『パイレーツ・オブ・カリビアン:デッドマンズ・チェスト』

●今年の夏休み映画興行では多分この作品がトップになるだろう。

●本命合戦はM:i:III日本沈没ゲド戦記、そしてこのパイレーツ・オブ・カリビアンということになるだろうが、映画の取っつきやすさ、デートムービーとしてのエンターティメント性、話題性、敢えて言うなら気軽さ、娯楽性ということでPOCがトップを走るだろう。
もう映画の、エンターティメントの定石、文法をきっちり積み重ねたスキのない脚本。スピード感のある展開、それを観るものに自然に感じさせる編集の巧みさ、カメラワークの凄さ、アップを要所要所にちりばめて緊張感を上げる演出。ジョークたっぷりのストーリー。本当にちょっとイッちゃってるんじゃないの?と思うくらい上手いジョニー・デップの演技、ワイルド感を重ねたら余計に官能的なキーラ・ナイトレィ。昔で言えばインディー・ジョーンズを思わせる有りえないようなびっくりシーンの連続。高レベルなCG。それによって作られたブラック・パール号やデビー・ジョーンズの海賊船のリアル感。悪魔の怪物クラーケンのド迫力。
んー2時間以上の長さが全然気にならないスピード展開。

●この作品はパート2とパート3を同時に撮影していて、来年にはパート3が公開される予定。
映画の製作費を安く抑える為に、第2作、第3作を同時に撮影してしまうという手法が使われたのはマトリックスが記憶に新しいかな?
まあ多分バカ高い役者の出演料を30%以上節約できるということが一番経費節約に貢献するかな?

●ま、来年のパート3も楽しみです。

●でもね、とっても面白かったし、技術もここまで出来るのは最高にお金を使って最高に贅沢に撮影しなければCG加工しなければダメなくらい物凄かったし、笑いもあったし、演技も凄かったけど・・・・・・ラストまで見て・・・・なんか物足りない。
インディー・ジョーンズの時は物凄い「やったぁ!」というような爽快感が観賞後にあった。
でも、POCにそれが無かった。見たな、それで終わったな・・・・というような感じがしたけど、爽快感、気持ち良さ、スカッとしたものが無かった。
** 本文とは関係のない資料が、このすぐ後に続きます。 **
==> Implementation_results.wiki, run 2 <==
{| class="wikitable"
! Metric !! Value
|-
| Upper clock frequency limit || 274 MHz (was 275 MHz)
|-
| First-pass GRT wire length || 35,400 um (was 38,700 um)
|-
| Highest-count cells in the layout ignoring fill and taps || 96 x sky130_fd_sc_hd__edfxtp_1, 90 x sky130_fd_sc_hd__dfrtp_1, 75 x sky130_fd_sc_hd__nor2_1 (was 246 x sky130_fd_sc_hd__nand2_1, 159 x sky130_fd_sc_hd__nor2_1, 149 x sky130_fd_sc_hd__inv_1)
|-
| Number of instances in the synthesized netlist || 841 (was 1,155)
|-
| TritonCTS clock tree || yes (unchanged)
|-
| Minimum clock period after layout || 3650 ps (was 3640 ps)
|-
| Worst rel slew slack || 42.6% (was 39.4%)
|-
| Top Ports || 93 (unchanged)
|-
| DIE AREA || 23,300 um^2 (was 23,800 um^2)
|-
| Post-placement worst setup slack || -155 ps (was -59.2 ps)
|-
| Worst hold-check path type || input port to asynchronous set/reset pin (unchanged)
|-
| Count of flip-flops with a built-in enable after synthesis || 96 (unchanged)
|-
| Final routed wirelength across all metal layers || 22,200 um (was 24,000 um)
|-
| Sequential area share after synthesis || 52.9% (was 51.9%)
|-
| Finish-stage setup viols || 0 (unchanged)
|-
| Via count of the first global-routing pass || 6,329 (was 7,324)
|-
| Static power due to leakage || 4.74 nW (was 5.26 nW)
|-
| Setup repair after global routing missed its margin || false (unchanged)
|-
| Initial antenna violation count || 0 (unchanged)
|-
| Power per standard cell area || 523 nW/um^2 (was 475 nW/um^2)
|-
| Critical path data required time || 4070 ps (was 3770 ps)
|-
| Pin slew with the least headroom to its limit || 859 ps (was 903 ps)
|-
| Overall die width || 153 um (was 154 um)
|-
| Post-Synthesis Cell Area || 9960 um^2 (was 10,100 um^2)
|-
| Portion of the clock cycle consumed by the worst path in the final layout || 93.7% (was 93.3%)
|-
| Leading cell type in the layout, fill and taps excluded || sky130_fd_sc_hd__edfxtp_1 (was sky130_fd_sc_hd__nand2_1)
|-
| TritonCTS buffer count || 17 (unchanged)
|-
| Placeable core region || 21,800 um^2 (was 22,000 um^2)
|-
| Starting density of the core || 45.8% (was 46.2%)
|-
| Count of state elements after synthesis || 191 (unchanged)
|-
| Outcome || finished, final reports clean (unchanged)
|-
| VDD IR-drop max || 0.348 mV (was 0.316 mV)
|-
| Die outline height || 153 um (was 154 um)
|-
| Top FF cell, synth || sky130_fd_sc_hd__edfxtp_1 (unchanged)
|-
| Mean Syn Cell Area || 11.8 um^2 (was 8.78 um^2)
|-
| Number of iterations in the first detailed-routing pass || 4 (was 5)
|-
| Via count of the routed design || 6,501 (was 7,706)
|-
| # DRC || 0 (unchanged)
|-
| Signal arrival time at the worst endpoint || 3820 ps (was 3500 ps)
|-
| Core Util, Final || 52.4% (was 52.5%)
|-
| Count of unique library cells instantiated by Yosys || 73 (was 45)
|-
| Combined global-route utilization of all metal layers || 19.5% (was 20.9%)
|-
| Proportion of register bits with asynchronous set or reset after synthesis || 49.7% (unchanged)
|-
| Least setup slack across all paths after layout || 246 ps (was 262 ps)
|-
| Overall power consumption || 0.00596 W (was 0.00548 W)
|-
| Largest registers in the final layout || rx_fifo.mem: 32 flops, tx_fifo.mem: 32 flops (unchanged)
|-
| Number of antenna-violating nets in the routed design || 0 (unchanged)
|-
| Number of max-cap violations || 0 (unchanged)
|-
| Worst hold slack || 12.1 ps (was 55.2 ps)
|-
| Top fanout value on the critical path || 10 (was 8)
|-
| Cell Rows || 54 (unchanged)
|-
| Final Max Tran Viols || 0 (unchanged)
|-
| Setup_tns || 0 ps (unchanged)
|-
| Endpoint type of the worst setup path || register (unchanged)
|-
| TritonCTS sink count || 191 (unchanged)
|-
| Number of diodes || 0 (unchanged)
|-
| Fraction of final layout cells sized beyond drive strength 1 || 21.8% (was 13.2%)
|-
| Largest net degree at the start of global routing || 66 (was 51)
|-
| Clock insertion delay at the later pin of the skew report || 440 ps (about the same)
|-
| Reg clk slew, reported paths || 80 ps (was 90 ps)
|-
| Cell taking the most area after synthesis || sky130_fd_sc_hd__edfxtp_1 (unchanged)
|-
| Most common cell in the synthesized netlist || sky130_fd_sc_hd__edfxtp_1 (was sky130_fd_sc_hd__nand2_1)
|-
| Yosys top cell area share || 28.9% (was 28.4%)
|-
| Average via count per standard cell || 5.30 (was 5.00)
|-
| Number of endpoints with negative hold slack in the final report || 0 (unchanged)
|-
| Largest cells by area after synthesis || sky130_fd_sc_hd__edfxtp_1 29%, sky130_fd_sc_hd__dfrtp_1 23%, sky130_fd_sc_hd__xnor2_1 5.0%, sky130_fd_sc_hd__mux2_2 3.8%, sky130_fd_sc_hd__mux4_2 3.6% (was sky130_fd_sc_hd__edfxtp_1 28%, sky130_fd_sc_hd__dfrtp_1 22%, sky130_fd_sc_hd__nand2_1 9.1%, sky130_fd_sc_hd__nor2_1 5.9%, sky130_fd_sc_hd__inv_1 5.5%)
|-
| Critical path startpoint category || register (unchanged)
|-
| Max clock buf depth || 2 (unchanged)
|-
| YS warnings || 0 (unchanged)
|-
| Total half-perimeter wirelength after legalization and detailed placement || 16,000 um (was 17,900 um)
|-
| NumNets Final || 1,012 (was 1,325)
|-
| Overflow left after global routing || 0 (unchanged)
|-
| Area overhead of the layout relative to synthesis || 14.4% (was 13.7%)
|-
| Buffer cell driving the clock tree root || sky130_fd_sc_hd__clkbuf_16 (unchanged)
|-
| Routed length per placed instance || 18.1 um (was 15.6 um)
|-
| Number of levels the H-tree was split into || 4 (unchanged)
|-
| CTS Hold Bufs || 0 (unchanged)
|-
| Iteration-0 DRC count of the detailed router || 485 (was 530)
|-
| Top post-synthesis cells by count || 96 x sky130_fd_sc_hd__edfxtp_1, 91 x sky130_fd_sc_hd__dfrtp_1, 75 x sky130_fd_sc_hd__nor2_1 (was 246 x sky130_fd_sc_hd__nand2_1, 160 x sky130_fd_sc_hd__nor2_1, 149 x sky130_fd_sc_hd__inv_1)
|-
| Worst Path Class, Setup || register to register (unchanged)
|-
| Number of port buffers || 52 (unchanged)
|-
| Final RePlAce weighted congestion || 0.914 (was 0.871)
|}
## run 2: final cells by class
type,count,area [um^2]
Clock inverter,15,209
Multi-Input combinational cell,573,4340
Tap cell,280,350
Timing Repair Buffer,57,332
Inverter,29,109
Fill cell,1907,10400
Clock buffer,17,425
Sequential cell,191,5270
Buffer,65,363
### src/verilog/ie_packet_builder.sv
`timescale 1ns/100ps

module ie_packet_builder import ie_pkg::*; (
    input  logic        clk,
    input  logic        reset,
    input  logic        capture,
    input  ie_step_t    step,
    input  wb_state_t   wb,
    input  entry_addr_t entry,
    output ie_packet_u  packet
);

    wb_state_t   wb_q;
    entry_addr_t entry_q;

    function automatic logic [31:0] swap32(input logic [31:0] value);
        swap32 = {value[7:0], value[15:8], value[23:16], value[31:24]};
    endfunction

    // Snapshot of the interrupted instruction
    always_ff @(posedge clk) begin
        if (reset) begin
            wb_q    <= '0;
            entry_q <= '0;
        end else if (capture) begin
            wb_q    <= wb;
            entry_q <= entry;
        end
    end

    always_comb begin
        packet = '0;
        case (step)
            push_eflags: begin
                packet.imm.opcode    = 8'h68;
                packet.imm.immediate = swap32({14'b0, wb_q.eflags});
            end
            push_cs: begin
                packet.imm.opcode    = 8'h68;
                packet.imm.immediate = swap32({16'b0, wb_q.cs});
            end
            push_eip: begin
                packet.imm.opcode    = 8'h68;
                packet.imm.immediate = swap32(wb_q.eip);
            end
            load_entry_lo: begin
                packet.imm.opcode    = 8'ha1;   // MOV EAX, moffs32
                packet.imm.immediate = swap32(entry_q.entry_lo);
            end
            load_entry_hi: begin
                packet.imm.opcode    = 8'ha1;
                packet.imm.immediate = swap32(entry_q.entry_hi);
            end
            xchg_ax_bx: begin
                packet.bytes[15] = 8'h66;
                packet.bytes[14] = 8'h93;
            end
            sar_eax: begin
                packet.bytes[15] = 8'hc1;
                packet.bytes[14] = 8'hf8;
                packet.bytes[13] = 8'h04;
            end
            mov_cs: begin
                packet.bytes[15] = 8'h66;
                packet.bytes[14] = 8'h8e;
                packet.bytes[13] = 8'hc8;
            end
            jmp_ebx: begin
                packet.bytes[15] = 8'hff;
                packet.bytes[14] = 8'he3;
            end
            ret_far: begin
                packet.bytes[15] = 8'hcb;
            end
            pop_eflags: begin
                packet.bytes[15] = 8'h58;   // Popped word goes to EFLAGS
            end
            default: begin
                packet = '0;
            end
        endcase
    end

endmodule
●それが、ジェリー・ブラッカイマーの商業映画の限度か?
もちろん第三作への繋ぎというところで映画が終わっているというせいもあるだろうけど・・・・
やはり何かが足りない。なにかが掛けている。
作り過ぎ、あざとさがのこるということだろうか。
映画への本当の情熱が感じられないということなのだろうか・・・・この映画は。